By RTT News, October 28, 2013, 05:07:00 AM EDT
(RTTNews.com) - Asian stocks rose on Monday, tracking positive cues from Wall Street Friday, where the S&P 500 hit a fresh record high following strong corporate earnings from technology giants and amid growing expectations that the Federal Reserve would keep its ultra-easy monetary policy in place well into 2014. The dollar traded near a two-year low versus the euro following mixed data on consumer confidence and durable goods orders released Friday.
Japanese shares rebounded from Friday's fall as investors went bargain hunting in export-oriented companies amid the yen's slide against the euro and dollar. The Nikkei average rallied 2.2 percent to 14,396, while the broader Topix index finished 1.7 percent higher. Toyota Motor rose 1.8 percent, Honda Motor added 2 percent, Canon gained 2.3 percent and Kyocera Corp. advanced 2.8 percent.
Heavyweight KDDI rallied 3 percent on a Nikkei report that the telecommunications firm will likely report a 50 percent jump in group operating profit for the April-September period. Mitsubishi Motors soared 4.2 percent on fund raising reports. Sony climbed 3.2 percent on a brokerage upgrade. JFE Holdings dropped 1.3 percent after the steelmaker left its full-year profit guidance unchanged.
Bank of Japan's Deputy Governor Kikuo Iwata said on Sunday that the central bank will pursue quantitative and qualitative monetary easing to attain 2 percent inflation target. "Japan's monetary and fiscal policies are at a critical juncture with regard to overcoming the deflation that has lasted for nearly 15 years," Iwata told at a Symposium in honor of Korekiyo Takahashi.
China's Shanghai Composite index ended little changed with a positive bias, as losses in liquor and pharmaceutical companies such as Wuliangye Yibin and Yunnan Baiyao Group offset gains in energy shares. On the macroeconomic front, profits earned by Chinese industrial firms grew at a slower pace in September, data released by the National Bureau of Statistics revealed. Profits rose 18.4 percent to CNY 558.9 billion in September, slower than the annual 24.2 percent growth seen in August.
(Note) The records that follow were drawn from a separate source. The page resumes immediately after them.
**src/rtl/lsu_mem_bridge.sv**
```systemverilog
`default_nettype none
// ============================================================================
// Module   : lsu_mem_bridge
// Purpose  : Load/store unit placed after the execute stage of a single-cycle
//            core. Turns each load/store into one req/gnt/rvalid transaction
//            on a word-organised memory bus and stalls the core until the
//            access completes.
//            - Stores: byte enables from size/offset, lane-replicated data.
//            - Loads : addressed lane extracted, sign- or zero-extended.
//            - Misaligned or illegal-size accesses finish with access_fault
//              and no bus transaction.
// Ports    : clk, reset (sync, active-high)
//            mem_read, mem_write, funct3, addr, write_data  (core side in)
//            read_data, stall, access_fault, bus_err         (core side out)
//            bus_req, bus_we, bus_addr, bus_be, bus_wdata    (bus out)
//            bus_gnt, bus_rvalid, bus_rdata                  (bus in)
// Options  : LSU_BUS_TIMEOUT_EN - when defined, a REQ/WAIT cycle counter
//            aborts the access after TIMEOUT_CYCLES and pulses bus_err.
//            When undefined, bus_err is constant 0 and the LSU waits forever.
// Revision : 1.0 - initial release
// ============================================================================
module lsu_mem_bridge #(
    parameter int ADDR_W         = 32,
    parameter int TIMEOUT_CYCLES = 64
) (
    input  logic              clk,
    input  logic              reset,
    input  logic              mem_read,
    input  logic              mem_write,
    input  logic [2:0]        funct3,
    input  logic [ADDR_W-1:0] addr,
    input  logic [31:0]       write_data,
    output logic [31:0]       read_data,
    output logic              stall,
    output logic              access_fault,
    output logic              bus_err,
    output logic              bus_req,
    output logic              bus_we,
    output logic [ADDR_W-3:0] bus_addr,
    output logic [3:0]        bus_be,
    output logic [31:0]       bus_wdata,
    input  logic              bus_gnt,
    input  logic              bus_rvalid,
    input  logic [31:0]       bus_rdata
);

    localparam logic [1:0] c_ST_IDLE = 2'd0;
    localparam logic [1:0] c_ST_REQ  = 2'd1;
    localparam logic [1:0] c_ST_WAIT = 2'd2;
    localparam logic [1:0] c_ST_DONE = 2'd3;

    localparam logic [1:0] c_SZ_BYTE = 2'b00;
    localparam logic [1:0] c_SZ_HALF = 2'b01;
    localparam logic [1:0] c_SZ_WORD = 2'b10;

    logic [1:0]        r_state;
    logic [31:0]       r_read_data;
    logic              r_access_fault;
    logic              r_bus_req;
    logic              r_bus_we;
    logic [ADDR_W-3:0] r_bus_addr;
    logic [3:0]        r_bus_be;
    logic [31:0]       r_bus_wdata;
    // Load shaping info captured at issue, so extraction does not depend on
    // the core keeping addr/funct3 stable.
    logic [1:0]        r_off;
    logic [1:0]        r_size;
    logic              r_uns;
    logic              r_both;

    logic              w_act;
    logic              w_bad;
    logic [3:0]        w_be;
    logic [31:0]       w_wdata;
    logic [31:0]       w_shifted;
    logic [31:0]       w_load_val;
    logic              w_tmo_fire;

    assign w_act = mem_read | mem_write;
    assign stall = w_act & (r_state != c_ST_DONE);

    assign w_bad = (funct3[1:0] == 2'b11)
                 | ((funct3[1:0] == c_SZ_HALF) & addr[0])
                 | ((funct3[1:0] == c_SZ_WORD) & (addr[1:0] != 2'b00));

    always_comb begin
        w_be    = 4'b1111;
        w_wdata = write_data;
        case (funct3[1:0])
            c_SZ_BYTE: begin
                w_be    = 4'b0001 << addr[1:0];
                w_wdata = {4{write_data[7:0]}};
            end
            c_SZ_HALF: begin
                w_be    = 4'b0011 << addr[1:0];
                w_wdata = {2{write_data[15:0]}};
            end
            default: begin
                w_be    = 4'b1111;
                w_wdata = write_data;
            end
        endcase
    end

    assign w_shifted = bus_rdata >> {r_off, 3'b000};

    always_comb begin
        w_load_val = w_shifted;
        case (r_size)
            c_SZ_BYTE: w_load_val = {{24{~r_uns & w_shifted[7]}}, w_shifted[7:0]};
            c_SZ_HALF: w_load_val = {{16{~r_uns & w_shifted[15]}}, w_shifted[15:0]};
            default:   w_load_val = w_shifted;
        endcase
    end

`ifdef LSU_BUS_TIMEOUT_EN
    localparam int c_CNT_W = $clog2(TIMEOUT_CYCLES + 1);

    logic [c_CNT_W-1:0] r_tmo_cnt;
    logic               r_bus_err;
    logic               w_tmo_hit;

    // The count is 0 in the first REQ cycle, so the limit is met during the
    // TIMEOUT_CYCLES-th cycle spent waiting.
    assign w_tmo_hit  = (32'(r_tmo_cnt) >= 32'(TIMEOUT_CYCLES - 1));
    assign w_tmo_fire = w_tmo_hit
                      & (((r_state == c_ST_REQ)  & ~bus_gnt)
                       | ((r_state == c_ST_WAIT) & ~bus_rvalid));

    always_ff @(posedge clk) begin
        if (reset) begin
            r_tmo_cnt <= '0;
            r_bus_err <= 1'b0;
        end else begin
            r_bus_err <= w_tmo_fire;
            if ((r_state == c_ST_REQ) || (r_state == c_ST_WAIT)) begin
                if (32'(r_tmo_cnt) < 32'(TIMEOUT_CYCLES))
                    r_tmo_cnt <= r_tmo_cnt + 1'b1;
            end else begin
                r_tmo_cnt <= '0;
            end
        end
    end

    assign bus_err = r_bus_err;
`else
    assign w_tmo_fire = 1'b0;
    assign bus_err    = 1'b0;
`endif

    always_ff @(posedge clk) begin
        if (reset) begin
            r_state        <= c_ST_IDLE;
            r_read_data    <= '0;
            r_access_fault <= 1'b0;
            r_bus_req      <= 1'b0;
            r_bus_we       <= 1'b0;
            r_bus_addr     <= '0;
            r_bus_be       <= '0;
            r_bus_wdata    <= '0;
            r_off          <= '0;
            r_size         <= '0;
            r_uns          <= 1'b0;
            r_both         <= 1'b0;
        end else begin
            case (r_state)
                c_ST_IDLE: begin
                    if (w_act) begin
                        if (w_bad) begin
                            r_state        <= c_ST_DONE;
                            r_access_fault <= 1'b1;
                            r_read_data    <= '0;
                        end else begin
                            r_state     <= c_ST_REQ;
                            r_bus_req   <= 1'b1;
                            r_bus_we    <= mem_write;
                            r_bus_addr  <= addr[ADDR_W-1:2];
                            r_bus_be    <= w_be;
                            r_bus_wdata <= w_wdata;
                            r_off       <= addr[1:0];
                            r_size      <= funct3[1:0];
                            r_uns       <= funct3[2];
                            r_both      <= mem_read & mem_write;
                        end
                    end
                end
                c_ST_REQ: begin
                    if (bus_gnt) begin
                        r_bus_req <= 1'b0;
                        if (r_bus_we) begin
                            r_state <= c_ST_DONE;
                            // Simultaneous read+write: the write wins and
                            // the load result is forced to zero.
                            if (r_both)
                                r_read_data <= '0;
                        end else begin
                            r_state <= c_ST_WAIT;
                        end
                    end else if (w_tmo_fire) begin
                        r_bus_req   <= 1'b0;
                        r_state     <= c_ST_DONE;
                        r_read_data <= '0;
                    end
                end
                c_ST_WAIT: begin
                    if (bus_rvalid) begin
                        r_read_data <= w_load_val;
                        r_state     <= c_ST_DONE;
                    end else if (w_tmo_fire) begin
                        r_read_data <= '0;
                        r_state     <= c_ST_DONE;
                    end
                end
                default: begin
                    // DONE lasts one cycle regardless of the request inputs.
                    r_state        <= c_ST_IDLE;
                    r_access_fault <= 1'b0;
                end
            endcase
        end
    end

    assign read_data    = r_read_data;
    assign access_fault = r_access_fault;
    assign bus_req      = r_bus_req;
    assign bus_we       = r_bus_we;
    assign bus_addr     = r_bus_addr;
    assign bus_be       = r_bus_be;
    assign bus_wdata    = r_bus_wdata;

endmodule
`default_nettype wire

```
Hong Kong's Hang Seng index, however, rebounded from a seven-week low to close half a percent higher at 22,806. China's top political adviser Yu Zhengsheng, ranked fourth in China's Politburo Standing Committee, said that the country's leadership is poised to discuss 'unprecedented' policy reforms at a Communist Party meeting next month. The meeting will examine the matter of "deep and comprehensive reforms," Xinhua news agency reported Yu as saying during a speech at a forum in Taiwan.
Australian shares rose sharply to hit a fresh five-year high, led by gains in banks ahead of upcoming earnings reports beginning this week. The benchmark S&P/ASX 200 gained a percent to 5,441, its highest close since June 2008. ANZ advanced 1.8 percent on reports Future Fund executive chairman David Gonski has been approached to become the next chairman of the bank. Commonwealth added 1.5 percent, NAB rose 1.7 percent and Westpac closed 0.7 percent higher. Wealth manager AMP, which issued a profit warning last week, closed up 0.2 percent.
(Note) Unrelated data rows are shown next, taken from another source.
File: config.mk
export PLATFORM = sky130hd
export DESIGN_NAME = sequence_reveal
export DESIGN_NICKNAME = d
export VERILOG_FILES = /design/src/rtl/sequence_reveal.sv
export SDC_FILE = /design/constraint.sdc
export NUM_CORES = 1
export LEC_CHECK = 0
export CORE_MARGIN = 4
export CORE_UTILIZATION = 49
export DETAILED_ROUTE_END_ITERATION = 16
export GPL_TIMING_DRIVEN = 0
export HOLD_SLACK_MARGIN = 0.05
export PLACE_DENSITY = 0.74
export SLEW_MARGIN = 20
export SYNTH_ARGS = -nofsm -noshare
export SYNTH_HDL_FRONTEND = slang
export SYNTH_SLANG_ARGS = --single-unit
File: constraint.sdc
create_clock -name clk -period 3.4 [get_ports clk]
set_clock_uncertainty 0.15 [all_clocks]
set_input_delay 0.85 -clock clk [delete_from_list [all_inputs] [get_ports clk]]
set_output_delay 0.85 -clock clk [all_outputs]
set_load 0.03 [all_outputs]
<file path="src/rtl/scorer_pkg.sv">
// Shared types and helpers for the frame-synchronous penalty scorer.
package scorer_pkg;

  localparam int unsigned SCORE_W = 3;

  typedef enum logic [1:0] {
    IDLE,
    PLAY,
    OVER
  } scorer_state_t;

  // Saturating increment; callers guarantee lim fits in SCORE_W bits.
  function automatic logic [SCORE_W-1:0] sat_inc(input logic [SCORE_W-1:0] v,
                                                 input logic [SCORE_W-1:0] lim);
    if (v >= lim) return lim;
    return v + 1'b1;
  endfunction

endpackage

</file>
<file path="src/rtl/scorer_if.sv">
// Game-logic side of the scorer: event pulses in, overlay-facing score/status out.
interface scorer_if;

  logic                          new_frame_in;
  logic                          start_in;
  logic                          miss_in;
  logic [scorer_pkg::SCORE_W-1:0] score_out;
  logic                          active_out;
  logic                          game_over_out;

  modport master (
    output new_frame_in, start_in, miss_in,
    input  score_out, active_out, game_over_out
  );

  modport slave (
    input  new_frame_in, start_in, miss_in,
    output score_out, active_out, game_over_out
  );

endinterface

</file>
<file path="src/rtl/scorer_frame_timer.sv">
// Loadable down-counter that steps once per enabled frame and stops at zero.
module frame_timer #(
  parameter int unsigned W = 1
) (
  input  logic         clk_i,
  input  logic         rst_i,
  input  logic         load_i,
  input  logic [W-1:0] load_val_i,
  input  logic         en_i,
  output logic         zero_o
);

  logic [W-1:0] count_q, count_d;

  always_comb begin
    count_d = count_q;
    if (load_i) begin
      count_d = load_val_i;
    end else if (en_i && (count_q != '0)) begin
      count_d = count_q - 1'b1;
    end
  end

  always_ff @(posedge clk_i) begin
    if (rst_i) begin
      count_q <= '0;
    end else begin
      count_q <= count_d;
    end
  end

  assign zero_o = (count_q == '0);

endmodule

</file>
<file path="src/rtl/scorer.sv">
// Penalty scorer: latches in-frame misses and applies them only at frame
// boundaries, with a post-miss cooldown and a round timeout.
module scorer
  import scorer_pkg::*;
#(
  parameter int unsigned MAX_SCORE       = 7,
  parameter int unsigned COOLDOWN_FRAMES = 30,
  parameter int unsigned ROUND_FRAMES    = 1800
) (
  input  logic     clk_in,
  input  logic     rst_in,
  scorer_if.slave  bus
);

  localparam int unsigned CD_W = (COOLDOWN_FRAMES > 0) ? $clog2(COOLDOWN_FRAMES + 1) : 1;
  localparam int unsigned RF_W = (ROUND_FRAMES > 1) ? $clog2(ROUND_FRAMES) : 1;
  localparam logic [CD_W-1:0]    CD_LOAD = CD_W'(COOLDOWN_FRAMES);
  localparam logic [RF_W-1:0]    RF_LOAD = RF_W'(ROUND_FRAMES - 1);
  localparam logic [SCORE_W-1:0] MAX_S   = SCORE_W'(MAX_SCORE);

  scorer_state_t      state_q, state_d;
  logic [SCORE_W-1:0] score_q, score_d;
  logic               pending_q, pending_d;
  logic               active_q, active_d;
  logic               over_q, over_d;

  logic               eff_miss;
  logic               cd_load, cd_en, cd_zero;
  logic [CD_W-1:0]    cd_val;
  logic               rt_load, rt_en, rt_zero;

  frame_timer #(.W(CD_W)) u_cooldown (
    .clk_i      (clk_in),
    .rst_i      (rst_in),
    .load_i     (cd_load),
    .load_val_i (cd_val),
    .en_i       (cd_en),
    .zero_o     (cd_zero)
  );

  // Loaded with ROUND_FRAMES-1, so zero at a frame pulse marks the final frame.
  frame_timer #(.W(RF_W)) u_round (
    .clk_i      (clk_in),
    .rst_i      (rst_in),
    .load_i     (rt_load),
    .load_val_i (RF_LOAD),
    .en_i       (rt_en),
    .zero_o     (rt_zero)
  );

  always_comb begin
    state_d   = state_q;
    score_d   = score_q;
    pending_d = pending_q;
    eff_miss  = 1'b0;
    cd_load   = 1'b0;
    cd_val    = '0;
    cd_en     = 1'b0;
    rt_load   = 1'b0;
    rt_en     = 1'b0;

    case (state_q)
      IDLE, OVER: begin
        if (bus.start_in) begin
          state_d   = PLAY;
          score_d   = '0;
          pending_d = 1'b0;
          cd_load   = 1'b1;
          rt_load   = 1'b1;
        end
      end
      PLAY: begin
        eff_miss = pending_q | (bus.miss_in & cd_zero);
        if (bus.new_frame_in) begin
          pending_d = 1'b0;
          rt_en     = 1'b1;
          if (eff_miss) begin
            score_d = sat_inc(score_q, MAX_S);
            cd_load = 1'b1;
            cd_val  = CD_LOAD;
          end else begin
            cd_en = 1'b1;
          end
          if ((score_d == MAX_S) || rt_zero) begin
            state_d = OVER;
          end
        end else if (bus.miss_in && cd_zero && !pending_q) begin
          pending_d = 1'b1;
        end
      end
      default: state_d = IDLE;
    endcase

    active_d = (state_d == PLAY);
    over_d   = (state_d == OVER);
  end

  always_ff @(posedge clk_in) begin
    if (rst_in) begin
      state_q   <= IDLE;
      score_q   <= '0;
      pending_q <= 1'b0;
      active_q  <= 1'b0;
      over_q    <= 1'b0;
    end else begin
      state_q   <= state_d;
      score_q   <= score_d;
      pending_q <= pending_d;
      active_q  <= active_d;
      over_q    <= over_d;
    end
  end

  assign bus.score_out     = score_q;
  assign bus.active_out    = active_q;
  assign bus.game_over_out = over_q;

endmodule

</file>
<file path="src/flat_wrapper.sv">
// flat-port wrapper written by rule: the top's interface ports become plain ports
module scorer_flat import scorer_pkg::*;
#(
  parameter int unsigned MAX_SCORE       = 7,
  parameter int unsigned COOLDOWN_FRAMES = 30,
  parameter int unsigned ROUND_FRAMES    = 1800
)
  (clk_in, rst_in, bus_new_frame_in, bus_start_in, bus_miss_in, bus_score_out, bus_active_out, bus_game_over_out);
  scorer_if bus_i ();
  input  logic clk_in;
  input  logic rst_in;
  input wire logic [$bits(bus_i.new_frame_in)-1:0] bus_new_frame_in;
  input wire logic [$bits(bus_i.start_in)-1:0] bus_start_in;
  input wire logic [$bits(bus_i.miss_in)-1:0] bus_miss_in;
  output wire logic [$bits(bus_i.score_out)-1:0] bus_score_out;
  output wire logic [$bits(bus_i.active_out)-1:0] bus_active_out;
  output wire logic [$bits(bus_i.game_over_out)-1:0] bus_game_over_out;
  assign bus_i.new_frame_in = bus_new_frame_in;
  assign bus_i.start_in = bus_start_in;
  assign bus_i.miss_in = bus_miss_in;
  assign bus_score_out = bus_i.score_out;
  assign bus_active_out = bus_i.active_out;
  assign bus_game_over_out = bus_i.game_over_out;
  scorer #(.MAX_SCORE(MAX_SCORE), .COOLDOWN_FRAMES(COOLDOWN_FRAMES), .ROUND_FRAMES(ROUND_FRAMES)) u_core (.clk_in(clk_in), .rst_in(rst_in), .bus(bus_i));
endmodule
</file>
Miners also ended mostly higher in the wake of recent strong production reports released by them. BHP Billiton rose 1.2 percent, Rio Tinto added a percent and Fortescue Metals Group jumped 4 percent. Warrnambool Cheese and Butter shed 0.7 percent after announcing changes to its board of directors. Kingsgate Consolidated shares slumped 5 percent as the gold miner reported an 18 percent drop in quarterly output. Transfield Services plunged 6.3 percent even as the construction and maintenance group said it remains confident of attaining its profit target amid cost-cutting and debt reduction measures.
South Korea's Kospi average rose 0.7 percent to 2,048, boosted by gains in tech and auto blue chips on renewed foreign buying. Samsung Electronics and Hyundai Motor both ended up more than 2 percent each. South Korea's consumer confidence rose to its highest level in seventeen months in October, a survey report released by the Bank of Korea showed. The headline index rose to 106 from 102 in September. Consumers' sentiment on prospective changes in household income and expected spending improved during the month, while their outlook for domestic economic conditions weakened slightly.
Elsewhere, the New Zealand market was closed in observance of the Labor Day holiday. India's Sensex was moving down 0.4 percent as investors priced in a 25 basis points repo rate hike at the RBI policy meeting scheduled for Tuesday. Indonesia's Jakarta Composite index and Malaysia's KLSE Composite were little changed, while Singapore's Straits Times was up 0.1 percent and the Taiwan Weighted average advanced 0.7 percent.